To do> Copy out each line of the entries where the word "layer" is present.

Stored items
----

--- src/spot_cell.sv ---
// one pipeline cell: register with load enable, loads whenever its output slot is free or moving
module spot_cell #(
  parameter int W = 8
) (
  input  logic         clk,
  input  logic         rst,
  input  logic         en,
  input  spot_pkg::ctl_t ctl_in,
  input  logic [W-1:0] data_in,
  output spot_pkg::ctl_t ctl_out,
  output logic [W-1:0] data_out
);

  always_ff @(posedge clk) begin
    if (rst) begin
      ctl_out.vld <= 1'b0;
    end else if (en) begin
      ctl_out.vld <= ctl_in.vld;
    end
    if (en) begin
      ctl_out.cmd <= ctl_in.cmd;
      data_out    <= data_in;
    end
  end

endmodule

--- config.mk ---
export PLATFORM = sky130hd
export DESIGN_NAME = spot_cell
export DESIGN_NICKNAME = d
export VERILOG_FILES = /design/src/spot_pkg.sv /design/src/spot_cell.sv
export SDC_FILE = /design/constraint.sdc
export NUM_CORES = 1
export LEC_CHECK = 0
export BUFFER_PORTS_ARGS = -buffer_cell sky130_fd_sc_hd__buf_2
export CAP_MARGIN = 20
export CORE_AREA = 5 5 42 44
export DETAILED_ROUTE_END_ITERATION = 7
export DIE_AREA = 0 0 47 49
export SYNTH_ARGS = -nofsm -noshare
export SYNTH_HDL_FRONTEND = slang
export SYNTH_SLANG_ARGS = --single-unit
--- constraint.sdc ---
create_clock -name clk -period 0.8 [get_ports clk]
set_input_delay 0.08 -clock clk [delete_from_list [all_inputs] [get_ports clk]]
set_output_delay 0.08 -clock clk [all_outputs]
set_load 0.01 [all_outputs]
### config.mk
export PLATFORM = sky130hd
export DESIGN_NAME = lbf_mul
export DESIGN_NICKNAME = d
export VERILOG_FILES = /design/src/sv/lbf_mul.sv
export SDC_FILE = /design/constraint.sdc
export NUM_CORES = 2
export LEC_CHECK = 0
export ABC_AREA = 1
export BUFFER_PORTS_ARGS = -buffer_cell sky130_fd_sc_hd__buf_2
export CORE_ASPECT_RATIO = 0.8
export CORE_MARGIN = 2
export CORE_UTILIZATION = 50
export DETAILED_ROUTE_END_ITERATION = 10
export PLACE_DENSITY = 0.76
export SLEW_MARGIN = 20
export SYNTH_ARGS = -nofsm -noshare
export SYNTH_HDL_FRONTEND = slang
export SYNTH_SLANG_ARGS = --single-unit
### constraint.sdc
create_clock -name i_clk -period 15.55 [get_ports i_clk]
set_clock_uncertainty 0.1 [all_clocks]
set_input_delay 1.555 -clock i_clk [delete_from_list [all_inputs] [get_ports i_clk]]
set_output_delay 1.555 -clock i_clk [all_outputs]
set_load 0.01 [all_outputs]
### src/sv/lbf_mul.sv
// signed multiplier built from 33x33 partial products, two register stages
module lbf_mul #(
    parameter int AW = 32,
    parameter int BW = 32
) (
    input  logic                     i_clk,
    input  logic                     i_en,
    input  logic signed [AW-1:0]     i_a,
    input  logic signed [BW-1:0]     i_b,
    output logic signed [AW+BW-1:0]  o_p
);
    localparam int NA = (AW + 31) / 32;
    localparam int NB = (BW + 31) / 32;
    localparam int AX = NA * 32;
    localparam int BX = NB * 32;
    localparam int PW = AW + BW;

    logic signed [AX-1:0]  w_ax;
    logic signed [BX-1:0]  w_bx;
    logic signed [32:0]    w_ca [NA];
    logic signed [32:0]    w_cb [NB];
    logic signed [65:0]    r_pp [NA][NB];
    logic signed [PW-1:0]  n_p;
    logic signed [PW-1:0]  r_p;

    assign w_ax = AX'(i_a);
    assign w_bx = BX'(i_b);

    // low chunks are unsigned, the top chunk carries the sign
    always_comb begin
        for (int ia = 0; ia < NA; ia++) begin
            w_ca[ia] = {1'b0, w_ax[32*ia +: 32]};
        end
        w_ca[NA-1] = {w_ax[AX-1], w_ax[AX-1 -: 32]};
        for (int ib = 0; ib < NB; ib++) begin
            w_cb[ib] = {1'b0, w_bx[32*ib +: 32]};
        end
        w_cb[NB-1] = {w_bx[BX-1], w_bx[BX-1 -: 32]};
    end

    always_ff @(posedge i_clk) begin
        if (i_en) begin
            for (int ia = 0; ia < NA; ia++) begin
                for (int ib = 0; ib < NB; ib++) begin
                    r_pp[ia][ib] <= w_ca[ia] * w_cb[ib];
                end
            end
        end
    end

    always_comb begin
        n_p = '0;
        for (int ia = 0; ia < NA; ia++) begin
            for (int ib = 0; ib < NB; ib++) begin
                n_p = n_p + (PW'(r_pp[ia][ib]) <<< (32 * (ia + ib)));
            end
        end
    end

    always_ff @(posedge i_clk) begin
        if (i_en) begin
            r_p <= n_p;
        end
    end

    assign o_p = r_p;

endmodule
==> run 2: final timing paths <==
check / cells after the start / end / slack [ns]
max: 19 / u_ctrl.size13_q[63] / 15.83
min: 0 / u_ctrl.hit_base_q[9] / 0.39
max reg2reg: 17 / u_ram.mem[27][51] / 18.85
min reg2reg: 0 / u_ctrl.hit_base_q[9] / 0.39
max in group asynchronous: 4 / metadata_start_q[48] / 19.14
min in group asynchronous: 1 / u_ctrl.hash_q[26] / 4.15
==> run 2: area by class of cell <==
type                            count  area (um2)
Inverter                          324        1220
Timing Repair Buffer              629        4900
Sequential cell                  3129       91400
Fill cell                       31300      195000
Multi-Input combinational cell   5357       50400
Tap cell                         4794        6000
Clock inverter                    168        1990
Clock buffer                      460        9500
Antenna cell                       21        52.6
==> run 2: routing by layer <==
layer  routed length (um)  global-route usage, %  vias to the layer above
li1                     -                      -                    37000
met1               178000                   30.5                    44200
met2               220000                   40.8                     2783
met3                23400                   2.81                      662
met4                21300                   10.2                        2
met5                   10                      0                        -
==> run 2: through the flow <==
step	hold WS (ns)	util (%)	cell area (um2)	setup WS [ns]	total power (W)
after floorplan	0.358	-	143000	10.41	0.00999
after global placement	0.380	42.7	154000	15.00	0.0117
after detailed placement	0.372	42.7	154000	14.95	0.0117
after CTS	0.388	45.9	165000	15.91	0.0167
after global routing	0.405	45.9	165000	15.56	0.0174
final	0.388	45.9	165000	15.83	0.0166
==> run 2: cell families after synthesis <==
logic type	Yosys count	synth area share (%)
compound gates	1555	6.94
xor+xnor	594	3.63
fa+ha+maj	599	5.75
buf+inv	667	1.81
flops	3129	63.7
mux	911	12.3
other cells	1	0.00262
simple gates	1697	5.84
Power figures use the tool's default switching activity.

----

Solution for this task>
==> run 2: routing by layer <==
layer  routed length (um)  global-route usage, %  vias to the layer above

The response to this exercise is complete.